Records:
>>

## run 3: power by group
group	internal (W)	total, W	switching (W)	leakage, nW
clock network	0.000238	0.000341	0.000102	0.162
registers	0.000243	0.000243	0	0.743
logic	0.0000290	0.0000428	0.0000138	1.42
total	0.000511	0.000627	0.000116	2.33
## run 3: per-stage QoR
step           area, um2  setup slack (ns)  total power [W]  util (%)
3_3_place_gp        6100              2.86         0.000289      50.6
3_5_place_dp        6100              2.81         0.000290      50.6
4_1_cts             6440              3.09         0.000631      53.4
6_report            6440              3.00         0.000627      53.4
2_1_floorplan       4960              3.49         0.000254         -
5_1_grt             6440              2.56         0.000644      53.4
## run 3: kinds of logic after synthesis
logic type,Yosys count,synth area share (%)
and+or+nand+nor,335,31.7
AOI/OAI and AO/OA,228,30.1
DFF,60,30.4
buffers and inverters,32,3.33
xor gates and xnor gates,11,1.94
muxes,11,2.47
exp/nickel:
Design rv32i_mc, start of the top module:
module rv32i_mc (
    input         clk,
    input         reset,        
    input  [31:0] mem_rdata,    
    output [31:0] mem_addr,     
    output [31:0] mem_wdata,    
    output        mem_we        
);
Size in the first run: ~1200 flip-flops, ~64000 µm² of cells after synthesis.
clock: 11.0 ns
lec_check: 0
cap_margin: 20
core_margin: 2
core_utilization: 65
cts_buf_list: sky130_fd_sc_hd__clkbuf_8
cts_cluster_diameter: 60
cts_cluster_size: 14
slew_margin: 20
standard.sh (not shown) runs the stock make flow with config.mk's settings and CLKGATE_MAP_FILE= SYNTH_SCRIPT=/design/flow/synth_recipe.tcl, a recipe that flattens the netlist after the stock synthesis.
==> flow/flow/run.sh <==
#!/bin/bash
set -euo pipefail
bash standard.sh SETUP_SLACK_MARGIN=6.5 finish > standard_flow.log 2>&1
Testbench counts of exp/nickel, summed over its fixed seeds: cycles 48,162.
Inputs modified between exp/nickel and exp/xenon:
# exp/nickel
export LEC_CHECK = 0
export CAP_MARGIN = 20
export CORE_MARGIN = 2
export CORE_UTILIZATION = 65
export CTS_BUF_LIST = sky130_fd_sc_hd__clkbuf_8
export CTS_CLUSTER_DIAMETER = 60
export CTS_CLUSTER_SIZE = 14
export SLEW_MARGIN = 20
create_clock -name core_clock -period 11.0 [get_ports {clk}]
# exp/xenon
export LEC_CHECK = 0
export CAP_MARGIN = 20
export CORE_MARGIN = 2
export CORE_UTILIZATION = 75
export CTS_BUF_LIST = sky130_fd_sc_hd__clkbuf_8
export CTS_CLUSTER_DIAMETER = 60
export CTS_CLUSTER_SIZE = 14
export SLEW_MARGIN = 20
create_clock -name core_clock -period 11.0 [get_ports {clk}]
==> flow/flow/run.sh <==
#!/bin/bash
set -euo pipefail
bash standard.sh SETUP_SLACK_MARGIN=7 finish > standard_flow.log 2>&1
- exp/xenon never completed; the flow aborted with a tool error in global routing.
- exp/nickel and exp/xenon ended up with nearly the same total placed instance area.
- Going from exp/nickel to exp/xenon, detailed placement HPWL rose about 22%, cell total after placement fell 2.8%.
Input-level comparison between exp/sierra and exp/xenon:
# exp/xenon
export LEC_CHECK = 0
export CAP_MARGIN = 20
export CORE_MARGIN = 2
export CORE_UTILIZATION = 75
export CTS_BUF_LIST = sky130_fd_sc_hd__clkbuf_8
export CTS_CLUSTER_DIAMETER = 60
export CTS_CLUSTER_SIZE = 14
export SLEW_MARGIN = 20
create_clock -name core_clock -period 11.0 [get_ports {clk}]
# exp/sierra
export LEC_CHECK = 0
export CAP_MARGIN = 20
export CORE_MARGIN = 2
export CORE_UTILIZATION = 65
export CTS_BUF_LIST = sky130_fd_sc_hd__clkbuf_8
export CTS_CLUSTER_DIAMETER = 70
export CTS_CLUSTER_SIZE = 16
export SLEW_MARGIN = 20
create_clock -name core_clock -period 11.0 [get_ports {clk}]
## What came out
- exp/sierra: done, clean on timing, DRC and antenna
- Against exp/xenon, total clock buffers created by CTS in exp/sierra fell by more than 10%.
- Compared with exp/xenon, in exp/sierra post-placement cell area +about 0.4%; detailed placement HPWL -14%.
What follows belongs to an exercise in optimizing a design on an open flow for small area and a short achievable clock period; a production flow would make more cautious choices. Only simulation tests tie the RTL to the original design; equivalence was not proved. Power is estimated from default activity; no workload was simulated.

**flow/design.v**
```verilog
`timescale 1ns / 1ps
module if_layer
(
    input clk,
    input rst,
    input [7:0] spike_in,
    output [1:0] spike_out,
    input [27:0] mem_addr,
    input [31:0] mem_din,
    input mem_wen,
    output [31:0] mem_dout
);
wire        acc_ok = (mem_addr[9:3] == 7'd0);       
wire [2:0]  acc_a  = mem_addr[2:0];
wire        sel1   = (mem_addr[27:10] == 18'd1);
wire        sel0   = (mem_addr[27:10] == 18'd0);
reg  [1:0]  clr;
wire [31:0] rd [0:1];
genvar n;
generate
    for (n = 0; n < 2; n = n + 1) begin : neuron
        wire wsel = mem_wen & acc_ok & (n == 0 ? sel0 : sel1);
        reg [31:0] w [0:7];
        reg [31:0] rdata;
        reg [63:0] pot;
        integer k;
        always @(posedge clk) begin
            for (k = 0; k < 8; k = k + 1)
                if (wsel && acc_a == k)
                    w[k] <= mem_din;
            if (acc_ok)
                rdata <= w[acc_a];
        end
        assign rd[n] = rdata;
        reg [35:0] lo;
        reg [3:0]  negs;
        always @(*) begin
            lo = {4'd0, pot[31:0]};
            negs = 4'd0;
            for (k = 0; k < 8; k = k + 1) begin
                lo = lo + (spike_in[k] ? {4'd0, w[k]} : 36'd0);
                negs = negs + (spike_in[k] & w[k][31]);
            end
        end
        wire [4:0]  delta = {1'b0, lo[35:32]} - {1'b0, negs};
        wire [31:0] hi = pot[63:32] + {{27{delta[4]}}, delta};
        always @(posedge clk) begin
            if (rst | clr[n])
                pot <= 64'd0;
            else
                pot <= {hi, lo[31:0]};
        end
        assign spike_out[n] = (pot >= 64'd15);
    end
endgenerate
always @(posedge clk) begin
    if (rst)
        clr <= 2'b11;
    else if (|clr)
        clr <= 2'b00;
    else
        clr <= spike_out;
end
assign mem_dout = sel1 ? rd[1] : rd[0];
endmodule
```
**flow/run.sh**
```bash
#!/bin/bash
# synth_recipe.tcl (not shown) runs the flow's synth.tcl, then flattens the netlist and writes it again
# the make line also repeats each setting of config.mk as NAME=value (left out here)
make -C /OpenROAD-flow-scripts/flow DESIGN_CONFIG=/design/flow/config.mk WORK_HOME=/design/flow/orfs CLKGATE_MAP_FILE= SYNTH_SCRIPT=/design/flow/synth_recipe.tcl finish
```
**flow/config.mk**
```make
export PLATFORM = sky130hd
export DESIGN_NAME = if_layer
export DESIGN_NICKNAME = if_layer
export VERILOG_FILES = /design/flow/design.v
export SDC_FILE = /design/flow/constraint.sdc
export NUM_CORES = 4
export LEC_CHECK = 0
export CAP_MARGIN = 20
export CORE_MARGIN = 2
export CORE_UTILIZATION = 40
export PLACE_DENSITY = 0.6
export SLEW_MARGIN = 20
```
**flow/constraint.sdc**
```tcl
create_clock -name core_clock -period 12.0 [get_ports {clk}]
set_input_delay 2.4000 -clock core_clock [delete_from_list [all_inputs] [get_ports {clk}]]
set_output_delay 2.4000 -clock core_clock [all_outputs]
set_load 0.01 [all_outputs]
```
==> results.txt <==
[cells by family (layout without fill, tap and decap cells)]
family                     Yosys count  in the layout  synth area share
and+or+nand+nor                   1120           1120             0.123
AOI/OAI and AO/OA                  514            514            0.0765
muxes                              184            184            0.0607
xor gates and xnor gates            91             91            0.0171
buffers and inverters              721           1159            0.0585
other                                0              3                 0
DFF                                706            706             0.427
adders and majority gates          604            604             0.237
[area by class of cell]
cell class	instances	area (sq um)	area share
multi-input cells	2513	24100	0.442
flip-flops and latches	706	19900	0.364
repair buffers	437	3720	0.0681
clock buffers	107	2240	0.0410
inverters	569	2140	0.0391
well taps	1524	1910	0.0349
clock inverters	46	553	0.0101
diodes	3	7.51	0.000137
[registers in the layout, summed over array words and instances (netlist names)]
signal and cells:
neuron.pot 128, clr 2, neuron.w 512, neuron.rdata 64
[how the worst max path moves through the flow]
stage                     start                      endpoint  cells after the start
floorplan           spike_in[1]  neuron[1].pot[63]$_SDFF_PP0_                     40
global placement    spike_in[4]  neuron[1].pot[63]$_SDFF_PP0_                     41
detailed placement  spike_in[4]  neuron[0].pot[63]$_SDFF_PP0_                     43
CTS                 spike_in[4]  neuron[0].pot[63]$_SDFF_PP0_                     43
global route        spike_in[3]  neuron[1].pot[63]$_SDFF_PP0_                     38
finish              spike_in[5]  neuron[1].pot[63]$_SDFF_PP0_                     37
[tightest hold or removal path: cells and delay by family (launching register included)]
kind,cells,cell delay [ns]
flip-flops,1,0.33
AND/OR/NAND/NOR,2,0.12
[routing by layer]
| layer | part of all wire | routed length [microns] | GRT usage |
|---|---|---|---|
| met5 | 0.00089 | 121 | 0.00400 |
| met4 | 0.023 | 3110 | 0.0564 |
| met3 | 0.078 | 10600 | 0.0470 |
| met1 | 0.44 | 59800 | 0.318 |
| met2 | 0.46 | 62600 | 0.365 |
[cell usage in the layout (no fill, tap or decap), types with 93 or more instances in the layout]
master | synthesis | routed
ha_1 | 140 | 140
dfxtp_1 | 130 | 130
buf_4 | 0 | 321
inv_1 | 568 | 568
nor2_1 | 240 | 225
and2_1 | 377 | 376
nand2_1 | 256 | 256
fa_1 | 462 | 461
a21oi_1 | 142 | 139
edfxtp_1 | 576 | 576
clkdlybuf4s50_1 | 0 | 93
[stage by stage]
step	setup slack, ns	TNS, ns	total power [mW]
floorplan	0.00455	0	8.98
global placement	-0.322	-4.14	12.3
detailed placement	-0.415	-6.36	12.4
CTS	0.270	0	15.1
global route	-0.00784	-0.00784	16.4
finish	0.364	0	15.1
[repair_timing]
action | CTS | global route
endpoints found under the setup margin | 0 | 29
setup buffers | 0 | 2
gates resized for setup | 0 | 28
[power by group]
group / switching, mW / internal (mW) / total, mW
sequential: 0.0789 / 2.77 / 2.85
combinational: 5.05 / 4.60 / 9.65
clock: 1.08 / 1.52 / 2.60
==> flow_summary_export.csv <==
group,metric,value,unit
floorplanning,dieArea,119000,sq um
setup_path,critPathBufInv,6,
place,place_area,51700,sq um
yosys,synth_top_area_share,0.372,
clock_network,holdBufCountCts,0,
setup_path,worstPathMaxFanout,21,
floorplanning,fp-row-count,125,
floorplanning,die_h,345,microns
global_routing,overflow,0,
yosys,avgSynthCellArea,11.8,sq um
final_layout,area_growth,17.3,%
place,gp_congestion,0.882,
place,dp_cells,5746,
yosys,ys_ff_latch,706,
final_layout,nFillCells,10500,
flow_run,maxCapViolCount,0,
yosys,synth_warnings,3,
power,power_density,277,nW/um^2
sta,min_period,11.64,ns
sta,hold_viol,0,
sta,period_share,0.970,
clock_network,clock_sinks,706,
sta,slew_viol_final,0,
floorplanning,core,116000,sq um
floorplanning,start_util,0.402,
clock_network,insertion_delay,0.68,ns
yosys,synthFlopType,"edfxtp_1",
setup_path,critPathMaxStageDelay,0.55,ns
yosys,synth_area,46500,sq um
final_layout,drive_gt1_frac,0.153,
detailed_routing,wl_per_cell,23.1,microns
sta,tightestPinTransition,1.17,ns
global_routing,grt_max_degree,89,
min_path,holdCritStartpoint,"neuron[1].w[0][22]$_DFFE_PP_",
setup_path,cp_common_cell,"fa_1",
sta,holdWs,0.561,ns
final_layout,stdcell_area,54600,sq um
floorplanning,die_width,345,microns
detailed_routing,wirelength,136000,microns
clock_network,cts_max_path_buffers,3,
power,leakage,22.4,nW
clock_network,root_buffer,"clkbuf_16",
setup_path,rr_startpoint,"neuron[0].w[0][22]$_DFFE_PP_",
min_path,holdPathEnd,"neuron[1].rdata[22]$_DFFE_PN_",
setup_path,crit_arrival,12.18,ns
place,io_buffer_count,104,
yosys,syn_nets,4613,
detailed_routing,drc,0,
setup_path,critPathKind,"primary input to flop",
detailed_routing,antenna_left,0,
sta,slew-limit-headroom,0.219,
yosys,async_flop_share,0,
setup_path,required,12.54,ns
floorplanning,pin_count,105,
final_layout,final_cell_count_no_fill,5905,
global_routing,grt_usage,0.228,
global_routing,grt_pass1_wl,204000,microns
power,ir_drop,255,uV
setup_path,cp_top_family,"adder cells",
setup_path,timing.rr.end,"neuron[0].pot[63]$_SDFF_PP0_",
place,dp_hpwl,97900,microns
detailed_routing,dr.pass1.iters,5,
sta,fmax,85.9,MHz
detailed_routing,drtIter0Drc,2518,
run_status,status,"complete, no violations",
sta,skew,0.0355,ns
setup_path,slowest_stage,"fa_1",
yosys,synth_top_area_cell,"edfxtp_1",
sta,finalSetupViolCount,0,
setup_path,endpoint_kind,"flop",
final_layout,fin_util,0.472,
yosys,synth_edf_count,576,
clock_network,cts_made_buffers,83,
yosys,ys_seq_area_frac,0.427,
setup_path,reg2reg_slack,2.00,ns
yosys,synth_common_cells,"edfxtp_1, inv_1, fa_1",
min_path,min_path_cells,2,
yosys,yosysMostFrequentCell,"edfxtp_1",
yosys,synth_cell_type_count,90,
detailed_routing,vias,31600,
detailed_routing,vias_per_cell,5.35,
global_routing,grt_antenna_before_repair,10,
setup_path,cp-start-kind,"primary input",
yosys,synthTopCellsByArea,"edfxtp_1, fa_1, dfxtp_1",
min_path,min_path_type,"flop to flop",
setup_path,r2r_cells,37,
clock_network,cts_tree,"done",
clock_network,clk_pin_slew_worst_paths,0.06,ns
yosys,synthCells,3940,
global_routing,grt_pass1_vias,32700,
final_layout,final_nets,4983,
clock_network,htreeDepth,3,

[re-timing with driven ports]
No port has a modelled driver above. Below, the same layout with a new extraction and two added sets of constraints.
Step 1: set_driving_cell puts a clkbuf_16 on clk and a buf_2 on each other input, an assumption about the parent block.
Step 2, shift: input delay + t, output delay - t, t = (earliest + latest rising clock arrival at the registers) / 2. This alone moves slack from input paths to output paths.
Slacks: ideal / step 1 / step 2; pairs: ideal / step 1.
t (ns): 0.730
setup WS [ns]: 0.364 / 0.329 / -0.400
worst register clock-pin slew, ns: 0.06 / 0.06
worst data-port slew with drivers (ns): 0.17
pins driven straight from the clock port: 1
Met with ideal ports but missed after step 2: setup timing in this run. The setup slack of this run moves by -0.035 ns with the drivers and by -0.764 ns with both steps.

<<

If a line above contains the word "standard", it counts; state how many lines count, and nothing more.

Task answer: 3